It is the 1800s, and Napoléon Bonaparte has set his sights on Russia. Good friends Pierre Bezukhov (Alexander Beyer), and Prince Andrej Bolkonsky (Alessio Boni) consider their life purposes: Pierre is his rich noble father's Unexpected Successor, while Andrej is dissatisfied with his family life, including his crotchety father Nikolai (Malcolm McDowell) and spinster sister Marja (Valentina Cervi), and wants to prove himself in war.

Meanwhile, Natasha (Clémence Poésy), the ingenue daughter of Pierre's family friends the Rostovs, is in love with Andrej, but is hindered by Pierre's social-climbing wife Helene Kuragina (Violante Placido) and her brother Anatole (Ken Duken).


Tropes:

  • Adaptational Jerkass: The Kuragins aren't exactly good people, but this series plays up their assholery. Anatole seduces Natasha as payback on the Bolkonskys for getting rejected by Marya. Hélène helps in the seduction out of jealousy of Natasha and because the girl suggested she was a horrible wife to Pierre. When Napoleon invades Moscow, Prince Vasily and Hélène decide to collaborate with the French occupiers.
  • Adaptational Nice Guy: Although this Countess Rostov does protest Nikolai's engagement to Sonya, this adaptation has her come around to accepting their relationship, even pleading to Sonya not to sacrifice it to allow Nikolai to court the heiress Marya.
  • Les Collaborateurs: Unlike in the book, Prince Vassily and his daughter Helene outright aid the occupying French forces.
  • Internal Homage: Natasha and Pierre's reunion at the abandoned Rostov Estate is a homage to the ending of the 1956 King Vidor version.
  • Laser-Guided Karma: The adulterous Hélène appeases the French occupiers, sleeping with a diseased French officer, dooming her.
  • Love at First Sight: This adaptation has Andrei & Liza attend Natasha's Name Day Party in 1805, adding an accidental meeting between Natasha and Andrei that sets her holding a torch for him years before the novel's canonical meeting.
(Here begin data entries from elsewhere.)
===== src/hdl/rraa_pkg.sv =====
package rraa_pkg;

    localparam int SAMPLE_W = 12;
    localparam int CODE_W   = 5;
    localparam int INT_MV_W = 16;
    localparam int EXT_MV_W = 18;
    localparam int CFG_IDX_W  = 3;
    localparam int CFG_DATA_W = 16;
    localparam int USER_W     = 15;
    localparam int FACT_W     = 16;

    // shared multiplier operand and product widths
    localparam int MA_W = 19;
    localparam int MB_W = 17;
    localparam int PM_W = MA_W + MB_W;

    localparam logic [MA_W-1:0]     INT_SCALE     = 19'd316877;
    localparam logic [MA_W-1:0]     EXT_FRAC      = 19'd33887;
    localparam logic [EXT_MV_W-1:0] SINGLE_EXT_MV = 18'd5000;
    localparam logic [PM_W-1:0]     ROUND_Q16     = 36'd32768;
    localparam logic [PM_W-1:0]     ROUND_Q15     = 36'd16384;

    localparam logic [FACT_W-1:0] FACT_CORR_RST   = 16'd32768;
    localparam logic [CODE_W-1:0] FIRST_CODE_RST  = 5'd6;
    localparam logic [CODE_W-1:0] SECOND_CODE_RST = 5'd7;

    typedef enum logic [CFG_IDX_W-1:0] {
        CFG_USER_INT    = 3'd0,
        CFG_FACT_INT    = 3'd1,
        CFG_USER_EXT    = 3'd2,
        CFG_FACT_EXT    = 3'd3,
        CFG_FIRST_CODE  = 3'd4,
        CFG_SECOND_CODE = 3'd5
    } cfg_index_t;

    typedef enum logic [2:0] {
        ST_IDLE,
        ST_AVG,
        ST_INT_SCALE,
        ST_INT_CORR,
        ST_EXT_FRAC,
        ST_EXT_CORR,
        ST_WRITE
    } back_state_t;

    typedef struct packed {
        logic [SAMPLE_W-1:0] sample;
        logic                slot;
        logic                first;
        logic                last;
    } item_t;

    typedef struct packed {
        logic [USER_W-1:0] user_int;
        logic [FACT_W-1:0] fact_int;
        logic [USER_W-1:0] user_ext;
        logic [FACT_W-1:0] fact_ext;
        logic [CODE_W-1:0] first_code;
        logic [CODE_W-1:0] second_code;
    } cfg_regs_t;

    function automatic logic [FACT_W-1:0] pick_corr(input logic [USER_W-1:0] user,
                                                    input logic [FACT_W-1:0] factory);
        logic [FACT_W-1:0] res;
        res = (user != '0) ? {user, 1'b0} : factory;
        return res;
    endfunction

endpackage
<file path="config.mk">
export PLATFORM = sky130hd
export DESIGN_NAME = zpsf_mac
export DESIGN_NICKNAME = d
export VERILOG_FILES = /design/src/rtl/zpsf_pkg.sv /design/src/rtl/zpsf_mac.sv
export SDC_FILE = /design/constraint.sdc
export NUM_CORES = 1
export LEC_CHECK = 0
export ABC_CLOCK_PERIOD_IN_PS = 9200
export BUFFER_PORTS_ARGS = -buffer_cell sky130_fd_sc_hd__clkbuf_2
export CAP_MARGIN = 20
export CELL_PAD_IN_SITES_DETAIL_PLACEMENT = 0
export CELL_PAD_IN_SITES_GLOBAL_PLACEMENT = 1
export CORE_ASPECT_RATIO = 1.75
export CORE_MARGIN = 2
export CORE_UTILIZATION = 25
export CTS_BUF_LIST = sky130_fd_sc_hd__clkbuf_16
export DETAILED_ROUTE_END_ITERATION = 16
export PLACE_DENSITY = 0.51
export SYNTH_ARGS = -nofsm -noshare
export SYNTH_HDL_FRONTEND = slang
export SYNTH_SLANG_ARGS = --single-unit
</file>
<file path="constraint.sdc">
create_clock -name clk -period 9.2 [get_ports clk]
set_input_delay 1.84 -clock clk [delete_from_list [all_inputs] [get_ports clk]]
set_output_delay 1.84 -clock clk [all_outputs]
set_load 0.03 [all_outputs]
</file>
  • Pair the Spares: Sonya ends the novel as the maiden caretaker to Nikolai's children, but this adaptation pairs her with Denisov.
  • Possessive Wrist Grab: Vasily tries to take the dossier legitimizing Pierre as the heir from Count Bezukhov's death bed. The dying Count forcefully changes his mind by grabbing his wrist.
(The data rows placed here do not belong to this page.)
**config.mk**
```make
export PLATFORM = sky130hd
export DESIGN_NAME = compacting_id_table
export DESIGN_NICKNAME = d
export VERILOG_FILES = /design/src/rtl/cit_pkg.sv /design/src/rtl/cit_ram.sv /design/src/rtl/cit_engine.sv /design/src/rtl/compacting_id_table.sv
export VERILOG_INCLUDE_DIRS = /design/src /design/src/rtl
export SDC_FILE = /design/constraint.sdc
export NUM_CORES = 2
export LEC_CHECK = 0
export BUFFER_PORTS_ARGS = -buffer_cell sky130_fd_sc_hd__buf_4
export CORE_MARGIN = 5
export CORE_UTILIZATION = 56
export CTS_CLUSTER_SIZE = 40
export DETAILED_ROUTE_END_ITERATION = 12
export PLACE_DENSITY = 0.77
export SLEW_MARGIN = 20
export SYNTH_ARGS = -nofsm -noshare
export SYNTH_HDL_FRONTEND = slang
export SYNTH_HIERARCHICAL = 1
export SYNTH_SLANG_ARGS = --single-unit
```
**constraint.sdc**
```tcl
create_clock -name clk -period 7.1 [get_ports clk]
set_input_delay 2.13 -clock clk [delete_from_list [all_inputs] [get_ports clk]]
set_output_delay 2.13 -clock clk [all_outputs]
set_load 0.02 [all_outputs]
```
  • Rage Against the Reflection: Hélène rages against a mirror on discovering the reason for spots on her skin...
  • Spared By Adaptation: Count Rostov dies in the novel but survives this series.
  • Villain: Exit, Stage Left: At an evacuated town, Andrei spots Anatole (who seduced his fiancee Natasha). Andrei intends to initiate a duel with the man, but then the town gets attacked by French cannons. Anatole gets on a horse and rides away from a screaming Andrei.